Assigned task ▸ Using the records below, transcribe word for word the stretch from the line that contains "v2 <= 1'b0;" through the line that contains "summary.txt, run 2", both end lines included, and nothing else.

Dataset records
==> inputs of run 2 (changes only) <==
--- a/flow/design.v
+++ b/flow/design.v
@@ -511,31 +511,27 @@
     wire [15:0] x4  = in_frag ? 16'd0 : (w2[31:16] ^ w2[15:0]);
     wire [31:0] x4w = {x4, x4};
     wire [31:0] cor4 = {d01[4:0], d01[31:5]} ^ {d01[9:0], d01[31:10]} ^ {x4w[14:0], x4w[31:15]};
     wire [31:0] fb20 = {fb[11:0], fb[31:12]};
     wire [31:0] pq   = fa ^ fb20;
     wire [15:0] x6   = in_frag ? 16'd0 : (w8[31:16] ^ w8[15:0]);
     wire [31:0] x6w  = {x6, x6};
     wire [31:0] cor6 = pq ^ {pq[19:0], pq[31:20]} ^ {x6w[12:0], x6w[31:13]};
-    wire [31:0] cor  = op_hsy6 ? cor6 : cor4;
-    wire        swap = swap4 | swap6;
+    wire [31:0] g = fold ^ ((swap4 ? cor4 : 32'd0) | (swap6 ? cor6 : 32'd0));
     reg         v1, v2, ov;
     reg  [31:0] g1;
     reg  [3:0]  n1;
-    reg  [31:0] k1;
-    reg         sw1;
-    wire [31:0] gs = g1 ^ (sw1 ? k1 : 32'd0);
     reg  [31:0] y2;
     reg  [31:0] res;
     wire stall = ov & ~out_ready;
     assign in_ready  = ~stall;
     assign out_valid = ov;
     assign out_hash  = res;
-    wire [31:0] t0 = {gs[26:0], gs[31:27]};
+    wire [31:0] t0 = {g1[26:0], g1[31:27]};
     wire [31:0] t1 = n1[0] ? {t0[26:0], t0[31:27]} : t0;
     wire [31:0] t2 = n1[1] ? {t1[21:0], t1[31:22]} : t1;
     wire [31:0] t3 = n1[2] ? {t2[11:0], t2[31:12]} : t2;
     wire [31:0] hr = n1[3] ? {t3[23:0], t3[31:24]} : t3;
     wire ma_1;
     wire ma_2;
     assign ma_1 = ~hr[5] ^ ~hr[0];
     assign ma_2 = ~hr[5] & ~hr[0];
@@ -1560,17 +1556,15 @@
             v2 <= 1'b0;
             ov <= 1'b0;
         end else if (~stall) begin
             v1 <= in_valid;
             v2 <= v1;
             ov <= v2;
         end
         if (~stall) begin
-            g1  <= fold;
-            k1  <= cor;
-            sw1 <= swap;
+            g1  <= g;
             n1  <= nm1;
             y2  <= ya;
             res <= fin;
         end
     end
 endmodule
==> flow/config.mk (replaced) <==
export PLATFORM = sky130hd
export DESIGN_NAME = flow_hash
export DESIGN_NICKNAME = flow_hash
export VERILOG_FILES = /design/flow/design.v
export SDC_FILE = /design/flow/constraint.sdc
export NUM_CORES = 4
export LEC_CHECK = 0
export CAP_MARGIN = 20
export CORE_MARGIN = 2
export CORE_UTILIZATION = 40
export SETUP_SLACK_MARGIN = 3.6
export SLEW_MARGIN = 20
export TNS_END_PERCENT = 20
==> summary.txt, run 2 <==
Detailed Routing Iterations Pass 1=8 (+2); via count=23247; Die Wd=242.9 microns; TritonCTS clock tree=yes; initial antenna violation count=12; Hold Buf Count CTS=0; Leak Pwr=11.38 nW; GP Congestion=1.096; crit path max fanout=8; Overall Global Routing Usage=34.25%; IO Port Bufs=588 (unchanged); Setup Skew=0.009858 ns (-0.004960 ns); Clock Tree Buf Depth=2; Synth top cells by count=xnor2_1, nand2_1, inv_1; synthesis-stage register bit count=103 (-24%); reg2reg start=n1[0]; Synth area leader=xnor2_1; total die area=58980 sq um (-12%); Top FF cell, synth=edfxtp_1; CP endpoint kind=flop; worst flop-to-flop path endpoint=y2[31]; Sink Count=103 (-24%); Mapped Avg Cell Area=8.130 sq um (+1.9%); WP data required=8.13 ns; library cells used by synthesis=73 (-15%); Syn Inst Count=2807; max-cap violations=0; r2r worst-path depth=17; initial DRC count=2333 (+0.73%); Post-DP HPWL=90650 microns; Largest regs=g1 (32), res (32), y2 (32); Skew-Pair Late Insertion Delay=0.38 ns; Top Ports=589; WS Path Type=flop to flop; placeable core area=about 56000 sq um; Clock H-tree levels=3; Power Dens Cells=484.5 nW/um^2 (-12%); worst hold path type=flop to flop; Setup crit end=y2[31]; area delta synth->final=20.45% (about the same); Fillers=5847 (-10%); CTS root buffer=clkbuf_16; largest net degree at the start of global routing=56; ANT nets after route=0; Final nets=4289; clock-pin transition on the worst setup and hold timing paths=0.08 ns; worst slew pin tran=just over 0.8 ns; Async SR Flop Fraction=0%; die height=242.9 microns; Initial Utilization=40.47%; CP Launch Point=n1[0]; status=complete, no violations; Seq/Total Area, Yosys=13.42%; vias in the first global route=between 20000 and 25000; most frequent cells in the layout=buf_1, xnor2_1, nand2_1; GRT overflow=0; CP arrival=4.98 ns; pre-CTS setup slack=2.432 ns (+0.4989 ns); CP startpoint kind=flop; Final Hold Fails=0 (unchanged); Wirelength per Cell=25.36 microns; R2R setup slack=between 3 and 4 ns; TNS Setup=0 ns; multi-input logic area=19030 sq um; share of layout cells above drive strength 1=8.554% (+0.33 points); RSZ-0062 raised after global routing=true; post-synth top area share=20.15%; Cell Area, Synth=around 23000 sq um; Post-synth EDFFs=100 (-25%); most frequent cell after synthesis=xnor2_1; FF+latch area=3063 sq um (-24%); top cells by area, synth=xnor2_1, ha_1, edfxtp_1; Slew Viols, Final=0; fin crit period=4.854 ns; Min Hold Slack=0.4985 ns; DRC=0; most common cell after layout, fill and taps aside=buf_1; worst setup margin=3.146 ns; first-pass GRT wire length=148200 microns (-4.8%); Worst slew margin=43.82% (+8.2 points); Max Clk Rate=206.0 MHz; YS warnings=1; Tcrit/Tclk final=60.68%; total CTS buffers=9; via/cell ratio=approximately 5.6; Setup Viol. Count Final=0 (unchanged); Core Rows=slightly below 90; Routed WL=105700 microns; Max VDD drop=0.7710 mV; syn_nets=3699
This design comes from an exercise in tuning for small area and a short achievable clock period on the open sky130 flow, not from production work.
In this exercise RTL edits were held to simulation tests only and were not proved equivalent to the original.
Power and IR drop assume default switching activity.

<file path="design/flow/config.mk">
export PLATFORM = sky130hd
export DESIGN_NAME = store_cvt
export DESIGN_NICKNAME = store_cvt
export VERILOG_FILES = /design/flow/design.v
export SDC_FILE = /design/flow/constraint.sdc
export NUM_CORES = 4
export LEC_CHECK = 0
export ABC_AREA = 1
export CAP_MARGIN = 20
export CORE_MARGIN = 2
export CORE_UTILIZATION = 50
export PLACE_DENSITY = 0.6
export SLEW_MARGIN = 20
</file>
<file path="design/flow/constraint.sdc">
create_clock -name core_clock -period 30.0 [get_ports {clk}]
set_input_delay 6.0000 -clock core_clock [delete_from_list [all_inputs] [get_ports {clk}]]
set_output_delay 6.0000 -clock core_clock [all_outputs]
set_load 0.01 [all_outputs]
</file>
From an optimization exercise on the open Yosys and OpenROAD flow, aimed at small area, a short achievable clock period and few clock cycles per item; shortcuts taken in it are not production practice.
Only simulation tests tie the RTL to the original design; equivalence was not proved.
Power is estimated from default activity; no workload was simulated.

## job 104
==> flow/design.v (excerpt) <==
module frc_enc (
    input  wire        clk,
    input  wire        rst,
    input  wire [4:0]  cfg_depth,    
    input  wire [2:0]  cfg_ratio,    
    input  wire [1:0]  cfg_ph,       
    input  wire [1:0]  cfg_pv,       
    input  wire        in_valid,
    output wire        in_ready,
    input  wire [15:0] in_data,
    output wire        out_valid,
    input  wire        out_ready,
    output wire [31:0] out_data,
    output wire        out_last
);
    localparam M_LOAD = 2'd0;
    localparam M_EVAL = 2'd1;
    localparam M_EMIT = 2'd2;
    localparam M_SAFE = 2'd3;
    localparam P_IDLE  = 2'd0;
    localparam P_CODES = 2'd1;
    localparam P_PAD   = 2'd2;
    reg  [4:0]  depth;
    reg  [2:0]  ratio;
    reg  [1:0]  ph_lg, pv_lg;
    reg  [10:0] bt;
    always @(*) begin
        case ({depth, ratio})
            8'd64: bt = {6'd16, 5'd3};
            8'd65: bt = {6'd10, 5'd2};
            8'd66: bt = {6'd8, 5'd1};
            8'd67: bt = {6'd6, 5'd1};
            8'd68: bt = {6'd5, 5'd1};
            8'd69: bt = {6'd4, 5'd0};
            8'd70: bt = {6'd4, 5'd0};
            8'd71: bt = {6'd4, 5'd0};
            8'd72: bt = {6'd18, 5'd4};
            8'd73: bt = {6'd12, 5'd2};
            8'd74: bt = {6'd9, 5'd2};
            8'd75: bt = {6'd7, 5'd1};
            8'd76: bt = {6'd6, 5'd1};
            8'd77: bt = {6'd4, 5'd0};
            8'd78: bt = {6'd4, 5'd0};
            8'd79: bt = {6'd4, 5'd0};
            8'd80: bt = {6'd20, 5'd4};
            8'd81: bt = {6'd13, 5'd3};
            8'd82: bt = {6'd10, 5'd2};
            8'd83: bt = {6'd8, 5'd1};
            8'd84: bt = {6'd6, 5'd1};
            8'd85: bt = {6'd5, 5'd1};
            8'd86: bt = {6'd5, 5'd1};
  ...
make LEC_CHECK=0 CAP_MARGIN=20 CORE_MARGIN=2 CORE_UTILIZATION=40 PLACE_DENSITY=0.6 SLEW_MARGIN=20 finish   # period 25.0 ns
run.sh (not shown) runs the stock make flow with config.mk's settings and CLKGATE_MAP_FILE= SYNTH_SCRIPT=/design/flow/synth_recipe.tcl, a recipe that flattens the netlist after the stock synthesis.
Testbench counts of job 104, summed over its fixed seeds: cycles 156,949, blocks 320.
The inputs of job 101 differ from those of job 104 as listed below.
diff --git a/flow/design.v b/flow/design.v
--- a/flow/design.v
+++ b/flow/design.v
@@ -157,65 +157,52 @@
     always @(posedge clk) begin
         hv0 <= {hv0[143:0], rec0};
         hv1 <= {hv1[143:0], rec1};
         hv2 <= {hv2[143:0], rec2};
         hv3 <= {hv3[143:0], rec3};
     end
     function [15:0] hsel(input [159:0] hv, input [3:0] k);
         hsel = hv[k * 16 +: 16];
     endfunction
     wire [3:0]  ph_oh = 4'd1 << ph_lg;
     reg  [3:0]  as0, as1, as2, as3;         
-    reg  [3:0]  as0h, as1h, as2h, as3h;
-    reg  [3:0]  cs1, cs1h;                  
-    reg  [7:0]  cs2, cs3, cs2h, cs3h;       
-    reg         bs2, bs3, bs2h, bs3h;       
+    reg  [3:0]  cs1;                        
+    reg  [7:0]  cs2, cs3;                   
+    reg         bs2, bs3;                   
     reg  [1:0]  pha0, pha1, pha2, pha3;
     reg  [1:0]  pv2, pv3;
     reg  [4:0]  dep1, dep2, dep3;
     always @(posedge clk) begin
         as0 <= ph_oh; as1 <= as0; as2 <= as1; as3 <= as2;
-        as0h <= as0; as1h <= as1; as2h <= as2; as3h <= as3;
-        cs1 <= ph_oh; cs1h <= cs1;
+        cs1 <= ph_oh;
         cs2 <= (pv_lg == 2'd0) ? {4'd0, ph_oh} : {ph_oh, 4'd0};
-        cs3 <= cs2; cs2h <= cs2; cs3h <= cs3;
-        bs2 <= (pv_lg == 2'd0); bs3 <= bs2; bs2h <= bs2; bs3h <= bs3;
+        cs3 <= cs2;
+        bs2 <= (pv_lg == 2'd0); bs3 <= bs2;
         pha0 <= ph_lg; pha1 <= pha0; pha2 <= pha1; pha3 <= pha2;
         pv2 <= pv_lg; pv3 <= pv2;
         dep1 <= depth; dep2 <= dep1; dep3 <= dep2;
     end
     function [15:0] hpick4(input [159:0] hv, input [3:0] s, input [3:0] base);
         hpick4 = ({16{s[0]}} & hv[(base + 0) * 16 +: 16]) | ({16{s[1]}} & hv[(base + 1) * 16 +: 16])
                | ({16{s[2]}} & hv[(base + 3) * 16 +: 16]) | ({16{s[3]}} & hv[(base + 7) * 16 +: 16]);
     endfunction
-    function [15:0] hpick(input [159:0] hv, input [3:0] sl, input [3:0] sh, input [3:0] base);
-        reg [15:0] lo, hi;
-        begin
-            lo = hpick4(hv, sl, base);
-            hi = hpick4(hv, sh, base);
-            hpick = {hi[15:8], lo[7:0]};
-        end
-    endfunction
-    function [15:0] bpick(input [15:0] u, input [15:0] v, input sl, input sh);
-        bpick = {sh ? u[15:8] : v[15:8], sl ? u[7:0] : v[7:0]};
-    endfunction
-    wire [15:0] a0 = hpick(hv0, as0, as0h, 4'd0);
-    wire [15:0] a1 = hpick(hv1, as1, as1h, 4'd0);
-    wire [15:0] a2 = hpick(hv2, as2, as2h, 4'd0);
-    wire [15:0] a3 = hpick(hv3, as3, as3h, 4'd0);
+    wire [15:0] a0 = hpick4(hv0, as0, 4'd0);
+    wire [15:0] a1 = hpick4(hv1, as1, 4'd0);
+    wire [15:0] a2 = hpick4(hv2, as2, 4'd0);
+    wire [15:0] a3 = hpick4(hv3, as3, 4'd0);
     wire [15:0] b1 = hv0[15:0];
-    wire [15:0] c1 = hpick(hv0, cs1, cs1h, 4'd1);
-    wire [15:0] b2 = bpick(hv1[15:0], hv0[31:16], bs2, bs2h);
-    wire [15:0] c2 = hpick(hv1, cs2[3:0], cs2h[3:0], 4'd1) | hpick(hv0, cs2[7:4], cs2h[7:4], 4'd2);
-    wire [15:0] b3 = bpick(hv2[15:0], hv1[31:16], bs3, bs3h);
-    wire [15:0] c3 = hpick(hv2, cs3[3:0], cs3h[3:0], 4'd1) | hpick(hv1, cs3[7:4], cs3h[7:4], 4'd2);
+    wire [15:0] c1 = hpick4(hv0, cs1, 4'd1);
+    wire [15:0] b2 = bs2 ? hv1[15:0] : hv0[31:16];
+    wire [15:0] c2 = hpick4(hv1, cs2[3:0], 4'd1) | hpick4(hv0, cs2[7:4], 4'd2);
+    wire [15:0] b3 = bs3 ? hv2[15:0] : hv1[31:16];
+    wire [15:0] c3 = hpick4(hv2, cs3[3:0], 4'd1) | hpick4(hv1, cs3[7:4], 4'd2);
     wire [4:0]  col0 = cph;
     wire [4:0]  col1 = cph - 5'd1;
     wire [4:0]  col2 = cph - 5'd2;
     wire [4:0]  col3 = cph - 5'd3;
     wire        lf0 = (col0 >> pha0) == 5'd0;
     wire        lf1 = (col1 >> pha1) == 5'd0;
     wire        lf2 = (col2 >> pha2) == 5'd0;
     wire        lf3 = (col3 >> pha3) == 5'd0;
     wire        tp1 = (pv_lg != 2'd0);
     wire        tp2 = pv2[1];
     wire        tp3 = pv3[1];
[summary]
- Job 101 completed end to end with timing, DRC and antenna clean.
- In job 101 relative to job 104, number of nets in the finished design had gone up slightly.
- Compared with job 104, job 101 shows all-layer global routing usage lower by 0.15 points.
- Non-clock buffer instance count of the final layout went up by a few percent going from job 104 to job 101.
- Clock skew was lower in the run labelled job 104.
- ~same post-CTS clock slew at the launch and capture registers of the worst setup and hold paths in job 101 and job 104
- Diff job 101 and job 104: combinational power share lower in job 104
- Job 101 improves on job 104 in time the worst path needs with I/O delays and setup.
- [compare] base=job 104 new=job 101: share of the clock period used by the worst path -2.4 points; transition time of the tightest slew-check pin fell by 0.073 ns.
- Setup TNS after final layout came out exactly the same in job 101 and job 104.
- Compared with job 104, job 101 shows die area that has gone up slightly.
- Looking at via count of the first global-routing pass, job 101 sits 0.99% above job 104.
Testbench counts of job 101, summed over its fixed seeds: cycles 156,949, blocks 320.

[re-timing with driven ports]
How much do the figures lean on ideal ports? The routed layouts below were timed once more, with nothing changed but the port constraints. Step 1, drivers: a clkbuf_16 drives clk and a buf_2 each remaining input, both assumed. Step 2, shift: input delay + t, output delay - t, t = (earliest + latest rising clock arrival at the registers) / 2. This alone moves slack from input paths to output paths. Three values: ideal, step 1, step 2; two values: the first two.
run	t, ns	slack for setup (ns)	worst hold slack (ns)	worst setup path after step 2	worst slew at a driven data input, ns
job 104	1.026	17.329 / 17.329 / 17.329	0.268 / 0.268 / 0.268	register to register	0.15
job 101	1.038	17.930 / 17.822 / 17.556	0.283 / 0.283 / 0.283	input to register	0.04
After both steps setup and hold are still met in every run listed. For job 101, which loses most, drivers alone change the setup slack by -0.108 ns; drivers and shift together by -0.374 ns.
--
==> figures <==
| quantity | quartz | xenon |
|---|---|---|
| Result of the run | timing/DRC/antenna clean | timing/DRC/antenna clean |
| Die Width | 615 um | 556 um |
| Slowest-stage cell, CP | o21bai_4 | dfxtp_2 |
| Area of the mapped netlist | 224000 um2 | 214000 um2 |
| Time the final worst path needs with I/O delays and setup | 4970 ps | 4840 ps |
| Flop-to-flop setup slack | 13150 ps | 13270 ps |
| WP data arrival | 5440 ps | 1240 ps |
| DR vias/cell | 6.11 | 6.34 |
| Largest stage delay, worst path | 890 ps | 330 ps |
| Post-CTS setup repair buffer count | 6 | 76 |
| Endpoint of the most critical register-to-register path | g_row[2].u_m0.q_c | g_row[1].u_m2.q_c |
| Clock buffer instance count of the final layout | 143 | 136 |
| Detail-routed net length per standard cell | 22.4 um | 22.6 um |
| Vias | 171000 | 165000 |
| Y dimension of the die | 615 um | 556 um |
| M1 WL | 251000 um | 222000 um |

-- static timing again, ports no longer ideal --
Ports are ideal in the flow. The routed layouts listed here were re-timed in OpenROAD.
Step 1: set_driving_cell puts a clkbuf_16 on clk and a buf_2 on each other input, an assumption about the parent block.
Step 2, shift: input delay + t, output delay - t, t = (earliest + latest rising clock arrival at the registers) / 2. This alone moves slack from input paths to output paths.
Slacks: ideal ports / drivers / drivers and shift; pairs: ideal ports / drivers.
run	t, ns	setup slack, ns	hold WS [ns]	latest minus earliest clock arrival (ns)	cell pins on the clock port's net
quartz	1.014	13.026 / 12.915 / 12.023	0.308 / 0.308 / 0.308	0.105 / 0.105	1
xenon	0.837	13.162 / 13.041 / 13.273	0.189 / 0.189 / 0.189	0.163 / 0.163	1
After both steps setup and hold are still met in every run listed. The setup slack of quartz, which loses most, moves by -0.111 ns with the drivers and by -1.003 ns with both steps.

Solution below ▸
             v2 <= 1'b0;
             ov <= 1'b0;
         end else if (~stall) begin
             v1 <= in_valid;
             v2 <= v1;
             ov <= v2;
         end
         if (~stall) begin
-            g1  <= fold;
-            k1  <= cor;
-            sw1 <= swap;
+            g1  <= g;
             n1  <= nm1;
             y2  <= ya;
             res <= fin;
         end
     end
 endmodule
==> flow/config.mk (replaced) <==
export PLATFORM = sky130hd
export DESIGN_NAME = flow_hash
export DESIGN_NICKNAME = flow_hash
export VERILOG_FILES = /design/flow/design.v
export SDC_FILE = /design/flow/constraint.sdc
export NUM_CORES = 4
export LEC_CHECK = 0
export CAP_MARGIN = 20
export CORE_MARGIN = 2
export CORE_UTILIZATION = 40
export SETUP_SLACK_MARGIN = 3.6
export SLEW_MARGIN = 20
export TNS_END_PERCENT = 20
==> summary.txt, run 2 <==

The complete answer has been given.